CEO Salaries

1052 Words5 Pages
The average compensation of Chief Executive Officer’s has risen to stratospheric heights in the recent years. In 1965, the ratio between CEO pay and the average company pay was 24 to 1. By 1980, the ratio had increased to 40 to 1. In 2000, the ratio skyrocketed to 300 to 1 and has bounced around considerably in the last decade. The public considers this to be disproportionate and inequitable executive compensation. There is a debate about whether CEO salaries are excessive or fair and market-based. The question raised is if CEOs are worth their inflated salaries and if not, are there alternatives to the constant escalation of executive compensation. Using Davis and Moore’s Principles of Stratification and Karl Marx, we will analyze cause and effects of increasing CEO salaries and it’s prominence as a current class and inequality topic.

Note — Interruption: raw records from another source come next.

`config.mk`:
```
export PLATFORM = sky130hd
export DESIGN_NAME = terminal_key_sequence_decoder
export DESIGN_NICKNAME = d
export VERILOG_FILES = /design/src/rtl/tksd_pkg.sv /design/src/rtl/terminal_key_sequence_decoder.sv
export SDC_FILE = /design/constraint.sdc
export NUM_CORES = 1
export LEC_CHECK = 0
export ABC_AREA = 1
export ABC_CLOCK_PERIOD_IN_PS = 3190
export BUFFER_PORTS_ARGS = -buffer_cell sky130_fd_sc_hd__buf_4
export CAP_MARGIN = 20
export CORE_MARGIN = 5
export CORE_UTILIZATION = 40
export DETAILED_ROUTE_END_ITERATION = 16
export SLEW_MARGIN = 10
export SYNTH_ARGS = -nofsm -noshare
export SYNTH_HDL_FRONTEND = slang
export SYNTH_SLANG_ARGS = --single-unit
export TNS_END_PERCENT = 20
```
`constraint.sdc`:
```
create_clock -name i_clk -period 3.19 [get_ports i_clk]
set_input_delay 0.1595 -clock i_clk [delete_from_list [all_inputs] [get_ports i_clk]]
set_output_delay 0.1595 -clock i_clk [all_outputs]
set_load 0.05 [all_outputs]
```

The criticism of Chief Executive Officer salaries comes from a chorus of shareholders, the business media, policy makers, and academics. The criticisms focus on CEOs not only because they are the highest paid executives but also because their compensation sets the standard for those beneath them. Whether CEOs are paid too much is highly contested. Some shareholders, politicians, and the public believe that executives are overpaid, while other shareholders and board members disagree. What cannot be argued is that American CEOs make more money than CEOs in other countries - due mostly to greater reliance on incentive pay – and increasingly larger amounts than the average employee and their subordinates. Because of this, it is clear that the rise in executive salaries contributes to the skewing of income distribution in the United States and furthermore, income inequality.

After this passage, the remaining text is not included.